The human bacterial pathogen Listeria monocytogenes harbors a prophage within its genome, which is known to reproduce by both lytic and lysogenic cycles. We have recently shown that this prophage adopted an unusual behavior when L. monocytogenes infect mammalian cells. During macrophage cells infection the prophage, which is inserted within comK gene, excises its genome leaving an intact comK gene that is necessary to facilitate bacterial phagosomal escape. Prophage excision occurs specifically within phagosomes, yet, unlike classic prophage induction, progeny virions are not produced and bacterial lysis do not occur.
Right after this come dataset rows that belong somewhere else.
File: config.mk
export PLATFORM = sky130hd
export DESIGN_NAME = spi_register_frame
export DESIGN_NICKNAME = d
export VERILOG_FILES = /design/src/spi_frame_pkg.sv /design/src/pin_sync.sv /design/src/spi_register_frame.sv
export SDC_FILE = /design/constraint.sdc
export NUM_CORES = 1
export LEC_CHECK = 0
export BUFFER_PORTS_ARGS = -buffer_cell sky130_fd_sc_hd__buf_4
export CELL_PAD_IN_SITES_DETAIL_PLACEMENT = 1
export CELL_PAD_IN_SITES_GLOBAL_PLACEMENT = 1
export CORE_MARGIN = 2
export CORE_UTILIZATION = 40
export DETAILED_ROUTE_END_ITERATION = 8
export PLACE_DENSITY_LB_ADDON = 0.1
export SKIP_CTS_REPAIR_TIMING = 1
export SYNTH_ARGS = -nofsm -noshare
export SYNTH_HDL_FRONTEND = slang
export SYNTH_SLANG_ARGS = --single-unit
File: constraint.sdc
create_clock -name clk -period 2.7 [get_ports clk]
set_clock_uncertainty 0.15 [all_clocks]
set_input_delay 0.27 -clock clk [delete_from_list [all_inputs] [get_ports clk]]
set_output_delay 0.27 -clock clk [all_outputs]
set_load 0.02 [all_outputs]
File: src/spi_frame_pkg.sv
// Constants for the serial register-access transaction framer.
// Assumes nothing beyond a SystemVerilog compiler.
package spi_frame_pkg;

	// ==========================================
	// Header layout, counted in wire bits
	localparam int HEADER_BITS = 32;
	localparam int ADDR_BITS = 24;
	localparam int LEN_BITS = 6;
	localparam int BYTE_BITS = 8;
	localparam int DIR_POS = 31;
	localparam int RSVD_POS = 30;
	localparam int LEN_MSB = 29;
	localparam int LEN_LSB = 24;
	localparam int WINDOW_MSB = 23;
	localparam int WINDOW_LSB = 16;

	// ==========================================
	// Field values
	localparam logic DIR_READ = 1'b1;
	localparam logic [7:0] DEVICE_WINDOW = 8'hd4;
	localparam logic [4:0] LAST_HEADER_BIT = 5'h1f;
	localparam logic [2:0] LAST_BYTE_BIT = 3'h7;
	localparam logic [2:0] FIRST_BYTE_BIT = 3'h0;

	// ==========================================
	// Sequencing
	typedef enum logic [1:0] {
		FRAME_IDLE,
		FRAME_HEADER,
		FRAME_DATA,
		FRAME_DONE
	} frame_state_type;

endpackage

File: src/pin_sync.sv
// Multi-stage synchroniser for pins that arrive from outside the clock domain.
// Assumes each bit is an independent level; no bus coherence is promised.
`timescale 1ns/10ps
`default_nettype none

module pin_sync #(
	parameter int WIDTH = 3,
	parameter int STAGES = 2,
	parameter logic [WIDTH-1:0] RESET_VALUE = '0
) (
	input wire logic clk,
	input wire logic reset_n,
	input wire logic [WIDTH-1:0] pinIn,
	output logic [WIDTH-1:0] pinOut
);

	if (STAGES < 2 || WIDTH < 1) begin : bad_params
		$error("pin_sync needs at least two stages and one bit");
	end

	// ==========================================
	// Flop chain; only the last stage is visible
	genvar i;
	generate
		for (i = 0; i < STAGES; i++) begin : chain
			logic [WIDTH-1:0] q;
			logic [WIDTH-1:0] d;
			if (i == 0) begin : head
				assign d = pinIn;
			end else begin : tail
				assign d = chain[i-1].q;
			end
			always_ff @(posedge clk or negedge reset_n) begin
				if (!reset_n) begin
					q <= RESET_VALUE;
				end else begin
					q <= d;
				end
			end
		end
	endgenerate

	assign pinOut = chain[STAGES-1].q;

endmodule

`default_nettype wire

File: src/spi_register_frame.sv
// Serial register-access transaction framer on the slave side of an SPI link.
// Assumes the SPI clock is slow enough to be oversampled: at least four clk periods per SPI half period.
`timescale 1ns/10ps
`default_nettype none

module spi_register_frame
	import spi_frame_pkg::*;
#(
	parameter int SYNC_STAGES = 2
) (
	input wire logic clk,
	input wire logic reset_n,
	input wire logic spiClk,
	input wire logic spiCsN,
	input wire logic spiMosi,
	output logic spiMisoOut,
	output logic spiMisoOe,
	output logic headerValid,
	output logic isRead,
	output logic [LEN_BITS-1:0] xferLen,
	output logic [ADDR_BITS-1:0] address,
	output logic [BYTE_BITS-1:0] rxByte,
	output logic rxValid,
	output logic rxLast,
	input wire logic [BYTE_BITS-1:0] txByte,
	output logic txReq,
	output logic frameEnd
);

	// Elaboration-time parameter check
	if (SYNC_STAGES < 2) begin : bad_sync_stages
		$error("spi_register_frame needs at least two synchroniser stages");
	end

	// ==========================================
	// Pin synchronisation and edge detection
	logic [2:0] syncPins;
	logic sclk;
	logic csN;
	logic mosi;
	logic sclkPrev;
	logic csPrev;

	pin_sync #(
		.WIDTH(3),
		.STAGES(SYNC_STAGES),
		.RESET_VALUE(3'h2)
	) u_sync (
		.clk(clk),
		.reset_n(reset_n),
		.pinIn({spiClk, spiCsN, spiMosi}),
		.pinOut(syncPins)
	);

	assign sclk = syncPins[2];
	assign csN = syncPins[1];
	assign mosi = syncPins[0];

	always_ff @(posedge clk or negedge reset_n) begin
		if (!reset_n) begin
			sclkPrev <= 1'b0;
			csPrev <= 1'b1;
		end else begin
			sclkPrev <= sclk;
			csPrev <= csN;
		end
	end

	// Sampling only on rising edges, driving only on falling edges
	wire riseEdge = sclk && !sclkPrev && !csN;
	wire fallEdge = !sclk && sclkPrev && !csN;
	wire csRelease = csN && !csPrev;

	// ==========================================
	// Frame state
	frame_state_type state;
	frame_state_type next_state;
	logic [HEADER_BITS-1:0] header;
	logic [4:0] headerCount;
	logic [2:0] bitInByte;
	logic [LEN_BITS-1:0] byteCount;
	logic [BYTE_BITS-1:0] rxShift;
	logic [BYTE_BITS-1:0] txShift;

	// Header fields as they stand once the last address bit is shifted in
	wire [HEADER_BITS-1:0] fullHeader = {header[HEADER_BITS-2:0], mosi};
	wire hdrRead = fullHeader[DIR_POS] == DIR_READ;
	// fullHeader[RSVD_POS] is deliberately left undecoded
	wire [LEN_BITS-1:0] hdrLen = fullHeader[LEN_MSB:LEN_LSB];
	wire [ADDR_BITS-1:0] hdrAddr = fullHeader[ADDR_BITS-1:0];
	wire hdrMatch = fullHeader[WINDOW_MSB:WINDOW_LSB] == DEVICE_WINDOW;

	wire headerDone = state == FRAME_HEADER && riseEdge && headerCount == LAST_HEADER_BIT;
	wire byteDone = state == FRAME_DATA && riseEdge && bitInByte == LAST_BYTE_BIT;
	wire lastByte = byteCount == xferLen;
	wire [BYTE_BITS-1:0] rxFull = {rxShift[BYTE_BITS-2:0], mosi};
	wire loadTx = state == FRAME_DATA && isRead && fallEdge && bitInByte == FIRST_BYTE_BIT;

	// ==========================================
	// Next-state decode
	always_comb begin
		next_state = state;
		case (state)
			FRAME_IDLE: begin
				if (!csN && csPrev) begin
					next_state = FRAME_HEADER;
				end
			end
			FRAME_HEADER: begin
				if (headerDone) begin
					// Foreign window: sit out the rest of the frame silently
					next_state = hdrMatch ? FRAME_DATA : FRAME_DONE;
				end
			end
			FRAME_DATA: begin
				if (byteDone && lastByte) begin
					next_state = FRAME_DONE;
				end
			end
			FRAME_DONE: begin
				next_state = FRAME_DONE;
			end
			default: begin
				next_state = FRAME_IDLE;
			end
		endcase
		if (csN) begin
			next_state = FRAME_IDLE;
		end
	end

	always_ff @(posedge clk or negedge reset_n) begin
		if (!reset_n) begin
			state <= FRAME_IDLE;
		end else begin
			state <= next_state;
		end
	end

	// ==========================================
	// Header capture
	always_ff @(posedge clk or negedge reset_n) begin
		if (!reset_n) begin
			header <= '0;
			headerCount <= '0;
		end else if (state != FRAME_HEADER) begin
			headerCount <= '0;
		end else if (riseEdge) begin
			header <= fullHeader;
			headerCount <= headerCount + 5'h1;
		end
	end

	always_ff @(posedge clk or negedge reset_n) begin
		if (!reset_n) begin
			headerValid <= 1'b0;
			isRead <= 1'b0;
			xferLen <= '0;
			address <= '0;
		end else begin
			headerValid <= headerDone && hdrMatch;
			if (headerDone) begin
				isRead <= hdrRead;
				xferLen <= hdrLen;
				address <= hdrAddr;
			end
		end
	end

	// ==========================================
	// Data phase; any idle gap before the first data bit is simply waited out
	always_ff @(posedge clk or negedge reset_n) begin
		if (!reset_n) begin
			bitInByte <= '0;
			byteCount <= '0;
			rxShift <= '0;
		end else if (state != FRAME_DATA) begin
			bitInByte <= '0;
			byteCount <= '0;
		end else if (riseEdge) begin
			rxShift <= rxFull;
			bitInByte <= bitInByte + 3'h1;
			if (bitInByte == LAST_BYTE_BIT) begin
				byteCount <= byteCount + 6'h1;
			end
		end
	end

	always_ff @(posedge clk or negedge reset_n) begin
		if (!reset_n) begin
			rxByte <= '0;
			rxValid <= 1'b0;
			rxLast <= 1'b0;
			txReq <= 1'b0;
			frameEnd <= 1'b0;
		end else begin
			rxValid <= byteDone && !isRead;
			rxLast <= byteDone && !isRead && lastByte;
			// Ask for the first read byte after the address, then one after each byte but the last
			txReq <= (headerDone && hdrMatch && hdrRead) || (byteDone && isRead && !lastByte);
			frameEnd <= csRelease;
			if (byteDone && !isRead) begin
				rxByte <= rxFull;
			end
		end
	end

	// ==========================================
	// Read data out, changed only on falling edges
	always_ff @(posedge clk or negedge reset_n) begin
		if (!reset_n) begin
			txShift <= '0;
			spiMisoOut <= 1'b0;
			spiMisoOe <= 1'b0;
		end else begin
			spiMisoOe <= state == FRAME_DATA && isRead && !csN;
			if (loadTx) begin
				txShift <= {txByte[BYTE_BITS-2:0], 1'b0};
				spiMisoOut <= txByte[BYTE_BITS-1];
			end else if (state == FRAME_DATA && isRead && fallEdge) begin
				txShift <= {txShift[BYTE_BITS-2:0], 1'b0};
				spiMisoOut <= txShift[BYTE_BITS-1];
			end
		end
	end

endmodule

`default_nettype wire

==> flow_summary.toml, run 1 <==
[sta]
min_period_ns = 2.04
relSlewSlack = 0.536
rsz0062_at_grt = "false"
setup_tns_ns = 0
post-route-period-util = 0.755
slew_violations = 0
setup_viol = 0
hold_viol = 0
tightest_slew_ns = 0.697
worst_slack_ns = 0.661
fmax_mhz = 491

[floorplanning]
placeableCoreArea_um2 = 11300
io-pin-count = 59
rows = 39
dieArea_um2 = 12300
start_util = 0.405
die_y_um = 111
fp.dieW_um = 111

[route]
remaining_drc_errors = 0
routed_wl_mm = 8.61
avgRoutedWirePerCell_um = 15.9
routed-via-count = 2679
via_per_inst = 4.94
detail-route-antenna-nets = 0
drtIter0Drc = 98
drt_first_pass_iters = 4

[grt]
grt_antenna_before_repair = 0
grt_use_met1 = 0.192
grt.total_usage = 0.155
grt-busiest-layer = "met2"
grtUsageMet3 = 0.0672
grt_pass1_vias = 2895
globalRouteMet2Util = 0.238
grt_max_degree = 53
grt_pass1_wl_mm = 14.8
grt-ovfl-total = 0

[finish]
synthToLayoutAreaGrowth_pct = 28.0
drive_gt1_frac = 0.451
fin_nets = 405
stdcell_area_um2 = 5870
diodes = 0

[worst_setup_path]
reg2reg_depth = 4
critical_path_class = "flip-flop to flip-flop"
rr_startpoint = "sclkPrev$_DFF_PN0_"
crit_required_ns = 2.84
cpPeakStageDelay_ns = 0.41
cp_max_fo = 21
crit_family = "simple AND/OR/NAND/NOR gates"
cp.arrival_ns = 2.18
cp-end-kind = "flip-flop"
cp-start-kind = "flip-flop"
worst-path-stages = 4
startpoint = "sclkPrev$_DFF_PN0_"
critPathSlowestCell = "dfrtp_1"
crit_buf_inv = 1
crit_path_cell_trace = "nor3b_4 > and3_1 > buf_4 > mux2_2"

[power_and_ir_drop]
total_power_mw = 4.37
power.density_nw_per_um2 = 745
max-vdd-ir-drop_mv = 0.388
leakage_nw = 3.05

[synthesis]
synthCells = 309
async_reset_ff_frac = 1.00
ys_types = 33
synth.most_common_cell = "dfrtp_1"
syn_area_um2 = 4590
synth_top_area_frac = 0.611
synth_flop_cell = "dfrtp_1"
yosysWarningCount = 0
yosysTopAreaCell = "dfrtp_1"
synth_edf_count = 0
netlist_top_cells_count = "112 x dfrtp_1, 74 x mux2_2, 20 x nor2_1"
synthTopCellsByArea = "dfrtp_1 61%, mux2_2 18%, mux2i_1 2.4%"
synth-seq-cells = 115
syn_area_per_cell_um2 = 14.8
synth_nets = 328
yosysSeqAreaShare = 0.628

[placement]
io_buffers = 58
routabilityCongestion = 0.703
place_ws_ns = 0.670
dp_hpwl_mm = 5.68
place_area_um2 = 5150

[hold_path]
worst_hold_path_type = "input pin to flip-flop"
hold_depth = 3
hold_start = "txByte[3]"

[outcome]
status = "completed"

[clock_tree]
cts_inserted_buffers = 17
cts_max_level = 4
worstSkewPairLatency_ns = 0.41
clkSlewWorstSetupHoldPaths_ns = 0.05
cts_tree = "built"
clockRootBuffer = "clkbuf_16"
cts_buffer_depth = 2
cts.sinks = 115

[flow_run]
cap_violations = 0
==> kinds of logic (layout without fill, tap and decap cells) <==
group / Yosys count / after routing / share of synthesized area
DFF: 115 / 115 / 0.628
AOI/OAI and AO/OA: 12 / 12 / 0.0153
muxes: 88 / 88 / 0.213
and+or+nand+nor: 56 / 56 / 0.0690
xor gates and xnor gates: 15 / 15 / 0.0287
buffers and inverters: 17 / 107 / 0.0292
adders and majority gates: 6 / 6 / 0.0164
==> metrics by stage <==
stage	hold slack, ns	utilization	cells
after floorplan	-0.176	-	309
after global placement	0.189	0.455	505
after detailed placement	0.186	0.455	505
after CTS	-0.224	0.514	537
after global routing	0.0196	0.519	542
final	0.00160	0.519	542
==> layer usage <==
metal | part of all wire | wire (um)
met1 | 0.44 | 3820
met2 | 0.49 | 4200
met3 | 0.052 | 445
met4 | 0.017 | 150
met5 | 0 | 0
These observations insinuated a unique adaptation of the prophage to the intracellular life style of its host, demonstrating a mechanism by which the prophage turn itself into a genetic switch to modulate the virulence of its host1. In the current project we aim to investigate the give-and-take interactions of L. monocytogenes with its prophage during mammalian cells infection and to decipher the molecular mechanisms that control its intracellular excision and maintenance. Searching for phage genes that are specifically induced during macrophage cells infection, reveled several non-coding RNAs as potential regulatory determinants of phage proliferation. Analysis of the transcription profile of these ncRNAs demonstrated that they specifically induced during intracellular infection and not during phage lytic and lysogenic cycles. We are currently exploring the function of these ncRNAs including their down stream regulated genes, preliminary data will be presented. 

 

  1.  Rabinovich et al., Cell 150, 792–802, 2012.